I thought that he had apologised and regretted being hostile in comments. Apparently not. Not that I have much of an issue with ranty colorful language, but you need to also be right and have a legitimate cause to pull it off...
The point he makes is BS. "the reality is that there are no absolute guarantees. Ever" Yeah, DUH! The compiler could have bugs and soundness issues for example.
The point is you don't need "absolute guarantees" just "way safer and which dozens more classes of issues discovered automatically" is already enough. The other guy didn't write about "absolute guarantees". He said "WE'RE TRYING to guarantee the absence of undefined behaviour". That's an aim, not a claim they've either achieved it, or they can achieve it 100%
>Even "safe" rust code in user space will do things like panic when things go wrong (overflows, allocation failures, etc). If you don't realize that that is NOT some kind of true safely, I don't know what to say.
Well, if Linus doesn't realize this is irrelevant to the argument the parent made and the intention he talked about, I don't know what to say...

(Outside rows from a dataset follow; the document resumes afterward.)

**src/rtl/shaper_pkg.sv**
```systemverilog
// Shared types and sizes for the trapezoidal shaper datapath.
// Used by the peak sampler and its output holding register.
package shaper_pkg;

    localparam int SIZE_SHAPER_DATA     = 16;
    localparam int SIZE_SHAPER_CONSTANT = 8;
    localparam int SIZE_EVENT_COUNT     = 16;

    typedef enum logic [1:0] {
        IDLE,
        RISE,
        FLAT,
        FALL
    } peak_state_t;

    typedef struct packed {
        logic signed [SIZE_SHAPER_DATA-1:0] amplitude;
        logic                               pile_up;
    } peak_result_t;

endpackage

```
**src/rtl/shaper_result_reg.sv**
```systemverilog
// One-entry valid/ready holding register for finished peak results.
// full means a load this cycle would overwrite an unaccepted result.
module shaper_result_reg
    import shaper_pkg::*;
(
    input  logic         clk,
    input  logic         reset,
    input  logic         load,
    input  peak_result_t load_data,
    input  logic         accept,
    output logic         valid,
    output peak_result_t data,
    output logic         full
);

    logic         valid_q, valid_d;
    peak_result_t data_q, data_d;

    always_comb begin
        valid_d = load | (valid_q & ~accept);
        data_d  = load ? load_data : data_q;
    end

    always_ff @(posedge clk) begin
        if (reset) begin
            valid_q <= 1'b0;
            data_q  <= '0;
        end else begin
            valid_q <= valid_d;
            data_q  <= data_d;
        end
    end

    assign valid = valid_q;
    assign data  = data_q;
    assign full  = valid_q & ~accept;

endmodule

```
**src/rtl/trapez_peak_sampler.sv**
```systemverilog
// Detects trapezoid pulses over threshold, samples the flat-top centre and
// hands each result (amplitude + pile-up) to the histogram logic via valid/ready.
module trapez_peak_sampler
    import shaper_pkg::*;
#(
    parameter int SIZE_SHAPER_DATA     = shaper_pkg::SIZE_SHAPER_DATA,
    parameter int SIZE_SHAPER_CONSTANT = shaper_pkg::SIZE_SHAPER_CONSTANT,
    parameter int SIZE_EVENT_COUNT     = shaper_pkg::SIZE_EVENT_COUNT
) (
    input  logic                               clk,
    input  logic                               reset,
    input  logic                               enable,
    input  logic                               pulse_time,
    input  logic signed [SIZE_SHAPER_DATA-1:0] shaper_data,
    input  logic [SIZE_SHAPER_CONSTANT-1:0]    k_trapez,
    input  logic [SIZE_SHAPER_CONSTANT-1:0]    l_trapez,
    input  logic signed [SIZE_SHAPER_DATA-1:0] threshold,
    input  logic                               peak_ready,
    output logic signed [SIZE_SHAPER_DATA-1:0] peak_data,
    output logic                               peak_valid,
    output logic                               pile_up,
    output logic [SIZE_EVENT_COUNT-1:0]        event_count,
    output logic                               overrun
);

    // One extra bit so k+2 never wraps.
    localparam int CW = SIZE_SHAPER_CONSTANT + 1;

    peak_state_t                        state_q, state_d;
    logic [CW-1:0]                      cnt_q, cnt_d;
    logic signed [SIZE_SHAPER_DATA-1:0] sample_q, sample_d;
    logic                               ev_pile_q, ev_pile_d;
    logic                               pt_q;
    logic [SIZE_EVENT_COUNT-1:0]        event_count_q, event_count_d;
    logic                               overrun_q, overrun_d;

    logic          above, pt_rise, in_event;
    logic          capture, finish, timeout, load, full;
    logic [CW-1:0] k_eff, half_l, l_last;
    peak_result_t  result_in, result_out;

    assign above    = shaper_data > threshold;
    assign pt_rise  = pulse_time & ~pt_q;
    assign in_event = (state_q != IDLE);
    assign k_eff    = (k_trapez == '0) ? CW'(1) : {1'b0, k_trapez};
    assign half_l   = {2'b00, l_trapez[SIZE_SHAPER_CONSTANT-1:1]};
    assign l_last   = (l_trapez == '0) ? '0 : ({1'b0, l_trapez} - CW'(1));

    always_ff @(posedge clk) begin
        if (reset) begin
            state_q       <= IDLE;
            cnt_q         <= '0;
            sample_q      <= '0;
            ev_pile_q     <= 1'b0;
            pt_q          <= 1'b0;
            event_count_q <= '0;
            overrun_q     <= 1'b0;
        end else begin
            state_q       <= state_d;
            cnt_q         <= cnt_d;
            sample_q      <= sample_d;
            ev_pile_q     <= ev_pile_d;
            pt_q          <= pulse_time;
            event_count_q <= event_count_d;
            overrun_q     <= overrun_d;
        end
    end

    always_comb begin
        state_d = state_q;
        case (state_q)
            IDLE: if (enable && above) state_d = RISE;
            RISE: begin
                if (!enable || !above)        state_d = IDLE;
                else if (cnt_q == k_eff - 1'b1) state_d = FLAT;
            end
            FLAT: begin
                if (!enable)               state_d = IDLE;
                else if (cnt_q >= l_last)  state_d = FALL;
            end
            FALL: begin
                if (!enable || !above || cnt_q == k_eff + 2'd2) state_d = IDLE;
            end
            default: state_d = IDLE;
        endcase
        cnt_d = (state_d != state_q || state_q == IDLE) ? '0 : cnt_q + 1'b1;
    end

    always_comb begin
        capture = (state_q == FLAT) && enable && (cnt_q == half_l);
        timeout = (state_q == FALL) && enable && above && (cnt_q == k_eff + 2'd2);
        finish  = (state_q == FALL) && enable && (!above || timeout);
        load    = finish && !full;

        sample_d = capture ? shaper_data : sample_q;

        ev_pile_d = ev_pile_q;
        if (state_q == IDLE && enable && above) ev_pile_d = 1'b0;
        else if (in_event && (pt_rise || timeout)) ev_pile_d = 1'b1;

        // An edge landing on the finish cycle still belongs to this event.
        result_in.amplitude = sample_q;
        result_in.pile_up   = ev_pile_q | (in_event & pt_rise) | timeout;

        event_count_d = event_count_q + SIZE_EVENT_COUNT'(load);
        overrun_d     = overrun_q | (finish & full);
    end

    shaper_result_reg u_result_reg (
        .clk       (clk),
        .reset     (reset),
        .load      (load),
        .load_data (result_in),
        .accept    (peak_ready),
        .valid     (peak_valid),
        .data      (result_out),
        .full      (full)
    );

    assign peak_data   = result_out.amplitude;
    assign pile_up     = result_out.pile_up;
    assign event_count = event_count_q;
    assign overrun     = overrun_q;

endmodule

```
**config.mk**
```make
export PLATFORM = sky130hd
export DESIGN_NAME = trapez_peak_sampler
export DESIGN_NICKNAME = d
export VERILOG_FILES = /design/src/rtl/shaper_pkg.sv /design/src/rtl/shaper_result_reg.sv /design/src/rtl/trapez_peak_sampler.sv
export SDC_FILE = /design/constraint.sdc
export NUM_CORES = 1
export LEC_CHECK = 0
export CAP_MARGIN = 20
export CELL_PAD_IN_SITES_DETAIL_PLACEMENT = 0
export CELL_PAD_IN_SITES_GLOBAL_PLACEMENT = 2
export CORE_MARGIN = 2
export CORE_UTILIZATION = 33
export CTS_BUF_LIST = sky130_fd_sc_hd__clkbuf_8
export DETAILED_ROUTE_END_ITERATION = 12
export GPL_TIMING_DRIVEN = 0
export PLACE_DENSITY_LB_ADDON = 0.15
export SYNTH_ARGS = -nofsm -noshare
export SYNTH_HDL_FRONTEND = slang
export SYNTH_HIERARCHICAL = 1
export SYNTH_SLANG_ARGS = --single-unit
```
**constraint.sdc**
```tcl
create_clock -name clk -period 12.6 [get_ports clk]
set_clock_uncertainty 0.15 [all_clocks]
set_input_delay 3.78 -clock clk [delete_from_list [all_inputs] [get_ports clk]]
set_output_delay 3.78 -clock clk [all_outputs]
set_load 0.01 [all_outputs]
```
==> results list <==
* First-pass GRT wire length: 16.2 mm
* Type of the tightest min-delay check: reg2reg
- Final critical-path share of the clock period: 60.6%
- In the final layout, the multi-input gates occupy 2330 um^2.
* Max Freq: 131 MHz
* Rel. slew slack: 65.2%
- In this run the power density over the cells is 92.4 nW/um^2.
- The first routing iteration left 163 violations.
* Async S/R FF share, synth: 0%
* Max Cap Viol: 0
- Number of detailed-route iterations in the first pass: 4
- Post-synthesis cell type count: 60
- Area delta synth->final: 33.6%
- For the worst setup path, the data required time is 12720 ps.
* Maximum root-to-sink buffer count: 2
- Final number of max-transition violations: 0
- WP data arrival: 7760 ps
* Number of setup violations in the final report: 0
- Sequential cell area: 1280 um^2
- After clock tree synthesis, the flow added hold-fix buffers numbering 0.
- For this design, the sink count on the clock tree is 64.
- Routability-driven placement finished with a final weighted congestion of 0.767.
- Slew @ Worst Pin: 523 ps
- Setup repair after global routing left no endpoint under its margin.
* Hpwl dp: 7.63 mm
- Global routing consumed, on the met1 layer, 21.8% of the routing resources.
- The biggest area contributor in the post-synthesis netlist is sky130_fd_sc_hd__dfxtp_1.
- In the global route stage, met3 resource usage came out at 4.19%.
* Num rows: 39
- Summed over all cells, the static leakage comes to 0.00203 uW.
- The worst setup path is captured at a flop.
- Entering global routing, the biggest net connects 13 pins.
- Worst Reg-to-Reg Cells: 12
- TritonCTS built the clock tree.
- In the routed design, unresolved DRC markers number 0.
- Clock Pin Slew Worst Setup and Hold Paths: 70 ps
- The most used flip-flop cell after synthesis is sky130_fd_sc_hd__dfxtp_1.
* Top cell type's share of synthesized area: 33.4%
* Die Footprint: 12500 um^2
- After detailed routing, the average wire length per cell comes to 14.3 um.
- Setup repair bufs after CTS: 0
* Category of the most critical setup path: in2reg
* IO Count: 88
- Total power for the finished layout comes to 474 uW.
- Along the worst hold path, the cell count comes to 2.
* Vias per cell: 4.85
- Number of hold-slack violations in the final timing report: 0
- Top library cells by usage in the layout, fill and taps aside: 86 x sky130_fd_sc_hd__clkdlybuf4s50_1, 64 x sky130_fd_sc_hd__nor2_1, 64 x sky130_fd_sc_hd__dfxtp_1, 34 x sky130_fd_sc_hd__mux2i_1, 33 x sky130_fd_sc_hd__xor2_1
* Global Route met2 Usage: 25.2%
- Level count of the clock H-tree: 3
* Overflow left after global routing: 0
* Total detailed-routing wirelength: 9.74 mm
* Proportion of layout cells with a drive suffix above 1: 6.11%
- Measured on the finished design, the core utilization comes to 45.1%.
- Area contributors post-synth: sky130_fd_sc_hd__dfxtp_1 33%, sky130_fd_sc_hd__ha_1 10%, sky130_fd_sc_hd__mux2i_1 8.9%
* Number of synthesized register bits: 64
- The count of nets left with antenna violations once routing finished came out at 0.
* Via count: 3312
* Most utilized layer in the global route result: met2
- Gates resized during post-CTS repair numbered 0.
* Skew-Pair Late Insertion Delay: 340 ps
* Number of inserted filler cells in the final layout: 1178
- The worst path needs 7640 ps of the cycle, external delays included.
- VDD sags by at most 0.0000456 V.
- Summing every instance area after synthesis gives 3840 um^2.
- Share of synthesized area occupied by flip-flops and latches: 33.4%
* Warning count from the yosys run: 6
* Critical path launch point type: input pin
* Syn Area/Cell: 8.79 um^2
- Result of the run: completed
- Nets: 619
* All-layer global routing usage: 15.9%
- Core area: 11400 um^2
* IO Port Bufs: 86
* Synthesized netlist net count: 521
- Horizontal die dimension: 112 um
- Cell at the root of the clock tree: sky130_fd_sc_hd__clkbuf_8
- Starting utilization of the core area: 33.8%
- Yosys mapped a number of flops with a built-in enable equal to 0.
* N_diodes: 0
- For the final routed database, the setup TNS stands at 0 ps.
* Most common cell after layout, fill and taps aside: sky130_fd_sc_hd__clkdlybuf4s50_1
- Synthesis handed over a netlist of 437 instances.
- TritonCTS Buffers: 9
- The via count of the first global-routing pass was 3271.
- Die height: 112 um
- The initial antenna violation count is 0.
* Worst-path maximum fanout: 6
[routing by layer]
| layer | part of all wire (%) | vias to the layer above |
|---|---|---|
| li1 | - | 1728 |
| met1 | 50 | 1515 |
| met2 | 45 | 59 |
| met3 | 4.4 | 10 |
| met4 | 0.82 | 0 |
| met5 | 0 | - |
[logic make-up (layout without fill, tap and decap cells)]
group | after synthesis | count (layout) | share of synthesized area, %
adder cells (fa/ha/maj) | 31 | 31 | 10.1
flip-flops | 64 | 64 | 33.4
AO/OA/AOI/OAI | 61 | 61 | 11.6
buffers and inverters | 51 | 154 | 6.06
AND/OR/NAND/NOR | 152 | 152 | 20.1
XOR/XNOR | 42 | 42 | 9.58
other | 1 | 1 | 0.0976
multiplexers | 35 | 35 | 9.15
[area by class of cell]
class                      instances  area share [%]
sequential                        64            25.0
clock buffer                       9            2.41
tap                              143            3.49
inverter                          28            2.05
clock inverter                     7            2.34
buffer                            23            2.49
multi-input combinational        322            45.3
timing repair buffer              87            16.9
[metrics by stage]
| step | setup slack [ps] | cells | instance area [um^2] | hold WS (ps) |
|---|---|---|---|---|
| final | 4960 | 683 | 5130 | 344 |
| after global routing | 4510 | 683 | 5130 | 372 |
| after CTS | 4930 | 683 | 5130 | 342 |
| after detailed placement | 4570 | 667 | 4890 | 314 |
| after global placement | 4620 | 666 | 4880 | 317 |
| after floorplan | 5730 | 437 | 3840 | 310 |
[where the power goes]
part,internal [uW],switching [uW]
clock,132,83.2
sequential,203,0.395
combinational,28.5,27.9
total,363,111
[critical path: stages]
cell                              delay [ps]
sky130_fd_sc_hd__clkdlybuf4s50_1         550
sky130_fd_sc_hd__and4_1                  270
sky130_fd_sc_hd__buf_2                   150
sky130_fd_sc_hd__a311o_1                 350
sky130_fd_sc_hd__a211o_1                 320
sky130_fd_sc_hd__nor4_2                  460
sky130_fd_sc_hd__o2111a_1                250
sky130_fd_sc_hd__nor2b_1                 270
sky130_fd_sc_hd__ha_1                    220
sky130_fd_sc_hd__and3_1                  160
sky130_fd_sc_hd__clkbuf_1                260
sky130_fd_sc_hd__nand3_1                 180
sky130_fd_sc_hd__or3_1                   360
sky130_fd_sc_hd__a21oi_1                 140
[sequential cells by signal, summed over array words and instances, names as in the netlist]
signal,flops
event_count,16
u_result_reg/data,17
pt_q,1
u_result_reg/valid,1
overrun,1
cnt_q,9
state_q,2
ev_pile_q,1
sample_q,16
[final timing paths]
path                                    from                    end  slack, ps
worst max-delay path             k_trapez[4]        event_count[15]       4960
worst min-delay path            sample_q[13]  u_result_reg/data[14]        340
worst max register to register      cnt_q[7]        event_count[15]       8740
worst min register to register  sample_q[13]  u_result_reg/data[14]        340
[synthesized netlist by cell type, types with 4 or more instances]
master	count
sky130_fd_sc_hd__a211oi_1	12
sky130_fd_sc_hd__a21o_1	4
sky130_fd_sc_hd__a21oi_1	12
sky130_fd_sc_hd__a31oi_1	4
sky130_fd_sc_hd__and2_1	4
sky130_fd_sc_hd__and3_1	4
sky130_fd_sc_hd__and4_1	5
sky130_fd_sc_hd__buf_1	4
sky130_fd_sc_hd__buf_2	4
sky130_fd_sc_hd__clkbuf_1	10
sky130_fd_sc_hd__dfxtp_1	64
sky130_fd_sc_hd__ha_1	31
sky130_fd_sc_hd__inv_1	28
sky130_fd_sc_hd__mux2i_1	34
sky130_fd_sc_hd__nand2_1	23
sky130_fd_sc_hd__nand3_1	11
sky130_fd_sc_hd__nand4_1	11
sky130_fd_sc_hd__nor2_1	64
sky130_fd_sc_hd__nor2b_1	6
sky130_fd_sc_hd__nor3_1	5
sky130_fd_sc_hd__nor4_1	4
sky130_fd_sc_hd__o21ai_0	6
sky130_fd_sc_hd__xnor2_1	9
sky130_fd_sc_hd__xor2_1	33
Power figures use the tool's default switching activity.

Other software dictators do exactly the same, but in a more underhanded and bureaucratic manner, which is worse. Yet their disciples call them "benevolent".
I can deal with Linus, but not with the latter. Linus strikes me as not being really serious or vindictive. It's just a colorful way of expressing himself.
Bordering the hypocritical... And I got the impression you missed his point as well.
In today's news "random angry guy on the Internet tells Linus Torvalds to go back to kindergarten, because reasons"
You calling his point BS, but also strongly agreeing with it.
I guess you find it too obvious. But while it's obvious to many, there seem to be many who do not understand it. Issues involving rust often get derailed to pointlessness when rust's safety guarantees are treated as an absolute.
I'm only agreeing with the fact that there are no absolute guarantees. Not that his use of the fact in the point he makes has any relevance...
If somebody had said "The earth is round, therefore we should not care about getting lost and GPS, because you always can always keep going and end up where you started on a sphere anyway", then I would have also "stongly agreed" to the first factoid, but think the overall point BS.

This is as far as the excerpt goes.